_Task instructions_
Print the line containing "VERILOG_FILES = /design/src/rtl/int2float_serial_loader.sv" and every line after it exactly as written, through the end of the records.

[Items from a data source]
#####
--- config.mk ---
export PLATFORM = sky130hd
export DESIGN_NAME = int2float_serial_loader
export DESIGN_NICKNAME = d
export VERILOG_FILES = /design/src/rtl/int2float_serial_loader.sv
export SDC_FILE = /design/constraint.sdc
export NUM_CORES = 1
export LEC_CHECK = 0
export ABC_CLOCK_PERIOD_IN_PS = 2600
export BUFFER_PORTS_ARGS = -buffer_cell sky130_fd_sc_hd__buf_2
export CAP_MARGIN = 20
export CORE_MARGIN = 4
export CORE_UTILIZATION = 55
export DETAILED_ROUTE_END_ITERATION = 7
export PLACE_DENSITY_LB_ADDON = 0.3
export SLEW_MARGIN = 40
export SYNTH_ARGS = -nofsm -noshare
export SYNTH_HDL_FRONTEND = slang
export SYNTH_SLANG_ARGS = --single-unit
--- constraint.sdc ---
create_clock -name clk -period 2.6 [get_ports clk]
set_input_delay 0.52 -clock clk [delete_from_list [all_inputs] [get_ports clk]]
set_output_delay 0.52 -clock clk [all_outputs]
set_load 0.02 [all_outputs]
#####
_The answer_
export VERILOG_FILES = /design/src/rtl/int2float_serial_loader.sv
export SDC_FILE = /design/constraint.sdc
export NUM_CORES = 1
export LEC_CHECK = 0
export ABC_CLOCK_PERIOD_IN_PS = 2600
export BUFFER_PORTS_ARGS = -buffer_cell sky130_fd_sc_hd__buf_2
export CAP_MARGIN = 20
export CORE_MARGIN = 4
export CORE_UTILIZATION = 55
export DETAILED_ROUTE_END_ITERATION = 7
export PLACE_DENSITY_LB_ADDON = 0.3
export SLEW_MARGIN = 40
export SYNTH_ARGS = -nofsm -noshare
export SYNTH_HDL_FRONTEND = slang
export SYNTH_SLANG_ARGS = --single-unit
--- constraint.sdc ---
create_clock -name clk -period 2.6 [get_ports clk]
set_input_delay 0.52 -clock clk [delete_from_list [all_inputs] [get_ports clk]]
set_output_delay 0.52 -clock clk [all_outputs]
set_load 0.02 [all_outputs]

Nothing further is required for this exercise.